Few girls had ever paid much attention to him before, but now there was this cute redhead driving up from Dyersburg to Cedar Falls with her friends and spending the occasional night with him in his dorm room.

After the full-moon game, he didn’t want to play anymore. He quit the football team and gave up his scholarship. He was back home for good after dropping out six weeks from the end of his freshman year.

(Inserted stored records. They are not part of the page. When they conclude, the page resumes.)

File: config.mk
export PLATFORM = sky130hd
export DESIGN_NAME = message_builder
export DESIGN_NICKNAME = d
export VERILOG_FILES = /design/src/rtl/message_builder.sv
export SDC_FILE = /design/constraint.sdc
export NUM_CORES = 1
export LEC_CHECK = 0
export ABC_AREA = 1
export CORE_AREA = 2 2 152 192
export CTS_CLUSTER_DIAMETER = 30
export DETAILED_ROUTE_END_ITERATION = 8
export DIE_AREA = 0 0 154 194
export PLACE_DENSITY = 0.76
export SLEW_MARGIN = 0
export SYNTH_ARGS = -nofsm -noshare
export SYNTH_HDL_FRONTEND = slang
export SYNTH_SLANG_ARGS = --single-unit
export TNS_END_PERCENT = 50
File: constraint.sdc
create_clock -name clock -period 2.8 [get_ports clock]
set_input_delay 0.56 -clock clock [delete_from_list [all_inputs] [get_ports clock]]
set_output_delay 0.56 -clock clock [all_outputs]
set_load 0.01 [all_outputs]
File: src/rtl/message_builder.sv
// message_builder
//   Builds the 32-character ASCII frame shown by the display block. On an
//   accepted start the four channel readings are snapshotted (saturated to
//   MAX_VAL), each is converted to four BCD digits with a bit-serial
//   double-dabble, formatted into a shadow buffer, and the whole frame is
//   then published in one cycle together with a done pulse.
//
// Ports
//   clock        system clock, rising edge
//   reset        synchronous, active-low reset
//   start        frame request, sampled only while idle
//   val_ns..we   unsigned channel readings (VAL_W bits)
//   busy         high from the cycle after acceptance until done
//   done         one-cycle pulse, coincident with the message_out update
//   message_out  256-bit ASCII frame, byte n = bits [8n+7:8n]
//
// state   | meaning
// --------+-----------------------------------------------------------
// IDLE    | waiting for start
// LOAD    | load channel value into shift register, clear BCD
// SHIFT   | VAL_W double-dabble iterations
// WRITE   | store 8 formatted bytes of the channel in the shadow buffer
// PUBLISH | copy shadow to message_out, pulse done

module message_builder #(
    parameter int VAL_W   = 14,
    parameter int MAX_VAL = 9999
) (
    input  logic             clock,
    input  logic             reset,
    input  logic             start,
    input  logic [VAL_W-1:0] val_ns,
    input  logic [VAL_W-1:0] val_sn,
    input  logic [VAL_W-1:0] val_ew,
    input  logic [VAL_W-1:0] val_we,
    output logic             busy,
    output logic             done,
    output logic [255:0]     message_out
);

    localparam int CNT_W = $clog2(VAL_W);
    localparam logic [VAL_W-1:0] MAX_V    = VAL_W'(MAX_VAL);
    localparam logic [CNT_W-1:0] LAST_BIT = CNT_W'(VAL_W - 1);
    localparam logic [255:0]     SPACES   = {32{8'h20}};

    typedef enum logic [2:0] {IDLE, LOAD, SHIFT, WRITE, PUBLISH} state_t;

    state_t             state;
    state_t             state_nxt;
    logic [1:0]         ch_idx;
    logic [CNT_W-1:0]   bit_cnt;
    logic [VAL_W-1:0]   snap [4];
    logic [VAL_W-1:0]   bin;
    logic [15:0]        bcd;
    logic [15:0]        bcd_adj;
    logic [255:0]       shadow;
    logic [63:0]        chan_word;
    logic [15:0]        label;

    function automatic logic [VAL_W-1:0] sat(input logic [VAL_W-1:0] v);
        return (v > MAX_V) ? MAX_V : v;
    endfunction

    always_comb begin
        state_nxt = state;
        case (state)
            IDLE:    if (start) state_nxt = LOAD;
            LOAD:    state_nxt = SHIFT;
            SHIFT:   if (bit_cnt == LAST_BIT) state_nxt = WRITE;
            WRITE:   state_nxt = (ch_idx == 2'd3) ? PUBLISH : LOAD;
            PUBLISH: state_nxt = IDLE;
            default: state_nxt = IDLE;
        endcase
    end

    // add-3 correction applied before every shift
    always_comb begin
        bcd_adj = bcd;
        for (int i = 0; i < 4; i++) begin
            if (bcd[4*i +: 4] >= 4'd5) bcd_adj[4*i +: 4] = bcd[4*i +: 4] + 4'd3;
        end
    end

    // label stored second-char-high so byte b+0 holds the first letter
    always_comb begin
        label = "SN";
        case (ch_idx)
            2'd0: label = "SN";
            2'd1: label = "NS";
            2'd2: label = "WE";
            2'd3: label = "EW";
            default: label = "SN";
        endcase
        chan_word = {8'h20,
                     8'd48 + {4'h0, bcd[3:0]},
                     8'd48 + {4'h0, bcd[7:4]},
                     8'd48 + {4'h0, bcd[11:8]},
                     8'd48 + {4'h0, bcd[15:12]},
                     8'h3a,
                     label};
    end

    always_ff @(posedge clock) begin
        if (!reset) begin
            state       <= IDLE;
            busy        <= 1'b0;
            done        <= 1'b0;
            message_out <= SPACES;
            shadow      <= SPACES;
            ch_idx      <= 2'd0;
            bit_cnt     <= '0;
            bin         <= '0;
            bcd         <= '0;
            for (int i = 0; i < 4; i++) snap[i] <= '0;
        end else begin
            state <= state_nxt;
            done  <= 1'b0;
            case (state)
                IDLE: begin
                    if (start) begin
                        snap[0] <= sat(val_ns);
                        snap[1] <= sat(val_sn);
                        snap[2] <= sat(val_ew);
                        snap[3] <= sat(val_we);
                        ch_idx  <= 2'd0;
                        busy    <= 1'b1;
                    end
                end
                LOAD: begin
                    bin     <= snap[ch_idx];
                    bcd     <= '0;
                    bit_cnt <= '0;
                end
                SHIFT: begin
                    {bcd, bin} <= {bcd_adj, bin} << 1;
                    bit_cnt    <= bit_cnt + 1'b1;
                end
                WRITE: begin
                    shadow[{ch_idx, 6'd0} +: 64] <= chan_word;
                    ch_idx <= ch_idx + 2'd1;
                end
                PUBLISH: begin
                    message_out <= shadow;
                    done        <= 1'b1;
                    busy        <= 1'b0;
                end
                default: ;
            endcase
        end
    end

endmodule

=== After elaboration in Yosys (flattened, before gate mapping) ===
Memory sizes are Yosys's and may differ from the RTL's. A register that Yosys moved wholly into a read port is not among the register bits.
Index checks and enable logic that the tools add are counted.
W data, S select, Z words.

* RAM bits: 56
* Memories kept: 1
* Output and inout bits: 258
* Logic and storage cells: 86
* Register bits: 553

* Equal/unequal tests: 10
* Bitwise operators: 4
* Add/subtract/negate cells: 11
* Magnitude comparators: 8
* Shift operators: 2
* Reduce and logical (&&, ||, !) cells: 8
* Muxes and demuxes: 33

{| class="wikitable"
|+ Memory list
! name !! depth !! bits a word !! read ports !! clocked after memory_dff !! wr ports !! RTL line !! source
|-
| snap || 4 || 14 || 1 || 1 || 4 || 52 || <nowiki>logic [VAL_W-1:0] snap [4];</nowiki>
|}

{| class="wikitable"
|+ Operator list
! cell !! number
|-
| $bwmux W256 || 1
|-
| $shift A64 B10 Y256 const A || 1
|-
| $shiftx A64 B10 Y256 || 1
|-
| $mux W14 || 8
|-
| $pmux W16 S4 || 1
|-
| $gt A14 B14 Y1 const B || 4
|-
| $pmux W16 S2 || 1
|-
| $add A6 B4 Y7 const A || 4
|-
| $pmux W14 S2 || 1
|-
| $ge A4 B3 Y1 const B || 4
|-
| $add A4 B2 Y4 const B || 3
|-
| $mux W3 || 4
|-
| $mux W4 || 3
|-
| $pmux W3 S4 || 1
|-
| $neg A8 Y10 || 1
|-
| $pmux W4 S2 || 1
|-
| $mux W1 || 7
|-
| $eq A3 B2 Y1 const B || 2
|-
| $mux W2 || 3
|-
| $reduce_and A2 Y1 || 3
|-
| $reduce_bool A2 Y1 || 3
|-
| $add A4 B1 Y4 const B || 1
|-
| $eq A2 B2 Y1 const B || 2
|-
| $eq A4 B4 Y1 const B || 1
|-
| 11 further kinds || 15
|}

=== Longest topological paths before layout ===
* Word-level depth: 5
* Depth in mapped cells: 10
* Depth with buffers taken out: 9

=== Worst setup path before layout ===
OpenSTA, ideal clock, no wires.

* Kind: input-to-reg
* From: input reset
* To: memory snap[0][0] (enable)
* Setup time: 0.637 ns
* Stages on the path: 4
* Buffers on the path: 3
* Path slack: -0.005 ns
* Arrival: 2.168 ns
* Required time: 2.163 ns
* Cells stage by stage: buf_4 buf_2 clkbuf_1 nand2_1

{| class="wikitable"
|+ RTL lines
! what !! RTL line !! source
|-
| start, declared || 30 || <nowiki>input logic reset,</nowiki>
|-
| end, declared || 52 ||
|}

==> impl_metrics.ini <==
[run_status]
outcome = finished clean

[place]
io_buffers = 232
dp_slack_ps = 678
dpl_cell_area_um2 = 14100
dpl.hpwl_um = 20600
gp_congestion = 0.882

[worst_setup_path]
crit_path_max_fanout = 16
worst-path-buf-inv = 1
cp.required_ps = 2240
r2r_start = ch_idx[0]$_SDFFE_PN0N_
path_class = register to output port
path_cells = clkdlybuf4s50_1
startpoint = message_out[75]$_SDFFE_PN0P_
end_kind = output port
cp_slowest_cell = clkdlybuf4s50_1
critical-path-top-delay-family = buffers and inverters
crit_path_start_kind = register
cp_slowest_stage_delay_ps = 630
cp.arrival_ps = 1760

[sta]
slew_headroom_pct = 45.2
rsz0062_at_grt = false
final-hold-violation-count = 0
finalSetupViolCount = 0
worst_slack_ps = 480
fin_crit_ps = 2320
finalCritPeriodShare_pct = 82.9
worst_pin_slew_ps = 816
fin_hold_ws_ps = 400
skew_ps = 24.5
drv_slew = 0
max_freq_mhz = 431
setup_tns_ps = 0

[floorplanning]
dieArea_um2 = 29900
die_w_um = 154
rows = 69
io_pins = 317
die_h_um = 194
start_util_pct = 44.4
core-area_um2 = 28100

[cts]
htreeDepth = 2
clk_path_buf_depth = 3
cts_tree = built
cts.repair.resized = 0
clock_sinks = 277
path_clk_slew_ps = 60
cts.hold.buffers_added = 0
numCtsBuffers = 43
cts_root_buffer = clkbuf_16
cts_setup_buffers = 0
clkLatencyLatePin_ps = 540

[logic_synthesis]
yosysSeqAreaShare_pct = 49.0
synthSimpleGateAreaFrac_pct = 22.1
synth_common_cells = nand2_1, dfxtp_1, nor2_1
synth_most_common_cell = nand2_1
ys_warn_count = 0
avgSynthCellArea_um2 = 7.88
ys_seq_elements = 277
synth_adder_area_share_pct = 1.71
synthesis.area_um2 = 12500
synth_xor_area_share_pct = 0
synth_top_family_by_area = simple AND/OR/NAND/NOR gates
synth_top_area_cell = dfxtp_1
synthMuxAreaShare_pct = 0
synth_edf_count = 56
syn_inst = 1580
synth-compound-area-share_pct = 9.21
ys_types = 35
synth_top_cell_area_share_pct = 35.5
ys_top_cells_by_area = dfxtp_1, edfxtp_1, buf_4, nand2_1, nor2_1
synthFlopType = dfxtp_1
async_flop_share_pct = 0

[drt]
vias = 10011
wl_per_cell_um = 13.6
drt.antenna.violating_nets = 0
drt_first_pass_iters = 5
viasPerCell = 4.74
totalWireLength_um = 28800
drc = 0
drt-initial-drc-count = 613

[final_layout]
syn_to_final_growth_pct = 24.5
diodes = 0
finalNetCount = 1800
drive_gt1_share_pct = 7.34
stdcell_area_um2 = 15500

[grt]
grt_pass1_wl_um = 45900
grt_max_degree = 98
grt_overflow = 0
busiest_layer = met2
use_met3_pct = 3.29
grt_pass1_vias = 9351
grt_util_all_layers_pct = 18.7
grt_antenna_before_repair = 0
met2_usage_pct = 33.1
grtUsageMet1_pct = 21.4

[job]
drv_cap = 0

[hold_path]
worstHoldPathType = input pin to register
holdCritStartpoint = reset

[power_and_ir_drop]
p_leak_nw = 6.62
power_mw = 10.2
vdd_drop_max_v = 0.000403
p_per_area_nw_per_um2 = 660
==> layout by cell type, fill, tap and decap left out, types with 3 or more instances in the layout <==
master           count
nand2_4              3
clkinv_4             3
nor3_1               4
clkdlybuf4s50_1    231
inv_8                4
clkbuf_1             3
inv_6                6
a21oi_1             64
o21a_1               3
or2_2                4
o211ai_1             7
edfxtp_1            56
nor2_4               8
o22ai_1              8
clkinv_2             6
o31ai_1              3
nand2_1            322
o21ai_0            121
inv_2               16
nand2_2              6
conb_1              84
nor2_1             218
o21ai_1             13
bufinv_16            3
inv_1              162
clkinvlp_4           5
clkbuf_16           43
buf_4                9
dfxtp_1            221
nand3_1             88
ha_1                17
==> registers in the layout (all words and copies together) (netlist names), named ones only <==
register	count
ch_idx	2
busy	1
done	1
bcd	16
bit_cnt	4
state	3
snap	56
message_out	89
shadow	89
bin	14
==> logic make-up after synthesis <==
logic type,Yosys count
AND/OR/NAND/NOR,661
buffers and inverters,404
flip-flops,277
AO/OA/AOI/OAI,220
adder cells (fa/ha/maj),17
other,1
==> worst paths after layout <==
check                        endpoint  slack [ps]  cells past startpoint
max                   message_out[84]         480                      1
min           bit_cnt[2]$_SDFFE_PN0P_         400                      3
max reg2reg  shadow[139]$_SDFFE_PN0P_         700                      8
min reg2reg   shadow[61]$_SDFFE_PN1P_         440                      2
==> power by group <==
| part | total [mW] | internal (mW) | switching, mW |
|---|---|---|---|
| Clock | 5.20 | 3.22 | 1.98 |
| Sequential | 4.30 | 4.24 | 0.0605 |
| Combinational | 0.742 | 0.225 | 0.517 |
| Total | 10.2 | 7.69 | 2.56 |
==> per-layer routing <==
metal	wire length (µm)	part of all wire [%]
met1	11300	39
met2	14300	50
met3	1900	6.6
met4	1330	4.6
met5	0	0
==> per-stage QoR <==
stage          util [%]  cells
2_1_floorplan         -   1663
5_1_grt            55.3   2113
4_1_cts            55.3   2113
3_3_place_gp       50.2   2034
3_5_place_dp       50.2   2034
6_report           55.3   2113
==> cell type report <==
| cell class | instances | area (µm²) |
|---|---|---|
| Multi-Input combinational cell | 982 | 4430 |
| Tap cell | 355 | 444 |
| Sequential cell | 277 | 6110 |
| Inverter | 178 | 671 |
| Fill cell | 2514 | 12500 |
| Timing Repair Buffer | 242 | 2420 |
| Clock buffer | 48 | 1110 |
| Clock inverter | 31 | 322 |
Note: power is estimated with default switching activity, not from simulation.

But now he was done with all that college bullshit, and he was a father. A dad. Who needed a fancy football scholarship? Who had time? He figured he’d be lucky to get a degree from the local community college. Forget about playing ball, ever again.

When he finally cranked the engine and jammed the heat and defrost on high, Tommy could barely feel the tips of his fingers or his ears. His toes were already numb from the frost-tipped grass.

At least he’d kept to the territory he’d marked out years ago, as a kid, while he was running wild in the night. Otherwise he might end up in someone’s barn miles from here, chewing on one of their pigs or something. The fifty acres of rough land here owned by their old family friend Joe Westhoff was perfect for Tommy’s needs. After over fifteen years of coming here, he knew every acre like an old friend.

Tommy tried not to think about anything but his little girl as he toweled off the blood from his face, hands, and chest. He did his best to get the mud from his battered feet before putting on a new pair of socks and his size fifteen shoes.

I hope she didn’t cough all night, he thought with a sharp surge of panic. What if she was really sick? What if she was dying? How would you know? Nobody taught you these kinds of things – how to know you were doing the right thing with your kid.

Mom always said not to worry, that instinct would take over. But lately he’d started doubting most of the advice she’d given him over the years.

Back in his clothes once more, he dropped heavily into his car. The shocks complained noisily in response. The heat from the vents blasted him in the face until he notched it down. Utter exhaustion fell over him as he put his car in gear and began driving home in the weak light of dawn. He could still taste blood on his tongue.

It wasn’t until he turned off the car outside the apartment he shared with his girls that he even noticed the bloody gash in his side.